GALUH

Herlan Herdiana
Chapter #7

PUTRI LEMBAYUNG

Iringan kereta kencana bergerak cepat diatas jalanan tanah disebuah hutan yang rimbun, lalu beberapa prajurit berkuda yang memakai pakaian perang dan senjata lengkap, menjaga dan mengiringi iringan kereta kencana itu.

Seorang lelaki paruh baya dengan kumis tebal dan pakaian perang mewah, yang berada di barisan paling depan memanggil salah satu prajurit yang berkuda di belakangnya dengan isyarat tangan, untuk berpindah sejajar denganya. Prajurit itu mengerti dan menuruti titah dari lelaki itu.

“Sebentar lagi Kita akan sampai di ibukota!
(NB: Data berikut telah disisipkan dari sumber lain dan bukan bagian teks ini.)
===== config.mk =====
export PLATFORM = sky130hd
export DESIGN_NAME = fir_filter
export DESIGN_NICKNAME = d
export VERILOG_FILES = /design/src/rtl/fir_pkg.sv /design/src/rtl/fir_sat.sv /design/src/rtl/fir_filter.sv
export SDC_FILE = /design/constraint.sdc
export NUM_CORES = 1
export LEC_CHECK = 0
export ABC_AREA = 1
export CAP_MARGIN = 20
export CORE_MARGIN = 10
export CORE_UTILIZATION = 40
export DETAILED_ROUTE_END_ITERATION = 6
export GPL_TIMING_DRIVEN = 0
export SYNTH_ARGS = -nofsm -noshare
export SYNTH_HDL_FRONTEND = slang
export SYNTH_SLANG_ARGS = --single-unit

===== constraint.sdc =====
create_clock -name clk -period 14.78 [get_ports clk]
set_input_delay 2.956 -clock clk [delete_from_list [all_inputs] [get_ports clk]]
set_output_delay 2.956 -clock clk [all_outputs]
set_load 0.1 [all_outputs]
module sub_seq16 (
    input  logic        clk,
    input  logic        rst_n,
    input  logic        start,
    input  logic        abort,
    input  logic [15:0] a,
    input  logic [15:0] b,
    input  logic        bi,
    output logic        busy,
    output logic        done,
    output logic [15:0] d,
    output logic        bo
`ifdef SUB_SEQ16_OVF_EN
    ,
    output logic        ovf
`endif
);
    typedef enum logic [1:0] {
        S_IDLE = 2'd0,
        S_RUN  = 2'd1,
        S_DONE = 2'd2
    } state_t;

    state_t      r_state;
    state_t      w_next;
    logic [15:0] r_a;
    logic [15:0] r_b;
    logic [1:0]  r_cnt;
    logic        r_brw;
    logic [15:0] r_d;
    logic        r_bo;
    logic        w_accept;
    logic        w_step;
    logic [3:0]  w_s;
    logic        w_co;
    logic [3:0]  w_sel;

    assign w_sel    = {r_cnt, 2'b00};
    assign w_accept = (r_state == S_IDLE) && start;
    assign w_step   = (r_state == S_RUN) && !abort;

    sub4 u_sub4 (
        .a  (r_a[w_sel +: 4]),
        .b  (r_b[w_sel +: 4]),
        .ci (r_brw),
        .s  (w_s),
        .co (w_co)
    );

    always_comb begin
        w_next = r_state;
        case (r_state)
            S_IDLE:  if (start) w_next = S_RUN;
            S_RUN: begin
                if (abort)              w_next = S_IDLE;
                else if (r_cnt == 2'd3) w_next = S_DONE;
            end
            S_DONE:  w_next = S_IDLE;
            default: w_next = S_IDLE;
        endcase
    end

    always_ff @(posedge clk) begin
        if (!rst_n) begin
            r_state <= S_IDLE;
            r_a     <= 16'h0000;
            r_b     <= 16'h0000;
            r_cnt   <= 2'd0;
            r_brw   <= 1'b0;
            r_d     <= 16'h0000;
            r_bo    <= 1'b0;
        end else begin
            r_state <= w_next;
            if (w_accept) begin
                r_a   <= a;
                r_b   <= b;
                r_cnt <= 2'd0;
                r_brw <= bi;
            end
            if (w_step) begin
                r_d[w_sel +: 4] <= w_s;
                r_brw           <= w_co;
                r_cnt           <= r_cnt + 2'd1;
                if (r_cnt == 2'd3) r_bo <= w_co;
            end
        end
    end

`ifdef SUB_SEQ16_OVF_EN
    logic r_ovf;

    // Bit 15 of the result is produced by the final nibble, so take it from sub4.
    always_ff @(posedge clk) begin
        if (!rst_n) begin
            r_ovf <= 1'b0;
        end else if (w_accept) begin
            r_ovf <= 1'b0;
        end else if (r_state != S_IDLE && abort) begin
            r_ovf <= 1'b0;
        end else if (w_step && r_cnt == 2'd3) begin
            r_ovf <= (r_a[15] != r_b[15]) && (w_s[3] != r_a[15]);
        end
    end

    assign ovf = r_ovf;
`endif

    assign busy = (r_state != S_IDLE);
    assign done = (r_state == S_DONE) && !abort;
    assign d    = r_d;
    assign bo   = r_bo;
endmodule

`default_nettype wire


===== config.mk =====
export PLATFORM = sky130hd
export DESIGN_NAME = sub_seq16
export DESIGN_NICKNAME = d
export VERILOG_FILES = /design/src/rtl/sub_seq16.sv
export SDC_FILE = /design/constraint.sdc
export NUM_CORES = 1
export LEC_CHECK = 0
export CAP_MARGIN = 25
export CELL_PAD_IN_SITES_DETAIL_PLACEMENT = 1
export CELL_PAD_IN_SITES_GLOBAL_PLACEMENT = 2
export CORE_MARGIN = 2
export CORE_UTILIZATION = 27
export DETAILED_ROUTE_END_ITERATION = 7
export PLACE_DENSITY_LB_ADDON = 0.12
export SLEW_MARGIN = 0
export SYNTH_ARGS = -nofsm -noshare
export SYNTH_HDL_FRONTEND = slang
export SYNTH_SLANG_ARGS = --single-unit

===== constraint.sdc =====
create_clock -name clk -period 2.6 [get_ports clk]
set_input_delay 0.65 -clock clk [delete_from_list [all_inputs] [get_ports clk]]
set_output_delay 0.65 -clock clk [all_outputs]
set_load 0.1 [all_outputs]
Turunkan kecepatan!” Titahnya, dengan penuh wibawa.

“Baik, Jendral!” Prajurit itu mengerti, dan bergerak mundur ke arah kusir yang sedang bekerja di barisan belakangnya.

Sementara di dalam salah satu kereta kencana, seorang gadis muda yang sebelumnya ditemui dan diintip oleh Galuh, sedang duduk sambil tertidur pulas sendirian. Dengan masih memakai kebaya ,mahkota dan dandanan yang sangat menawan. Yang sepertinya, kalau dengan dandanan seperti itu Ia seharusnya tidak ketiduran di dalam sana.

“Bruk!” Tiba-tiba kereta melambat dengan cepat, hal itu lantas membuat gadis muda yang sedang terlelap terhentak lembut ke arah depan. Ia langsung terbangun dan merasa bingung.

Dari luar terdengar teriakan berat seorang prajurit yang menyampaikan informasi. “Ibukota sudah sampaaai!” Dengan nada yang sengaja dimerdukan, seperti sedang bernyanyi seriosa.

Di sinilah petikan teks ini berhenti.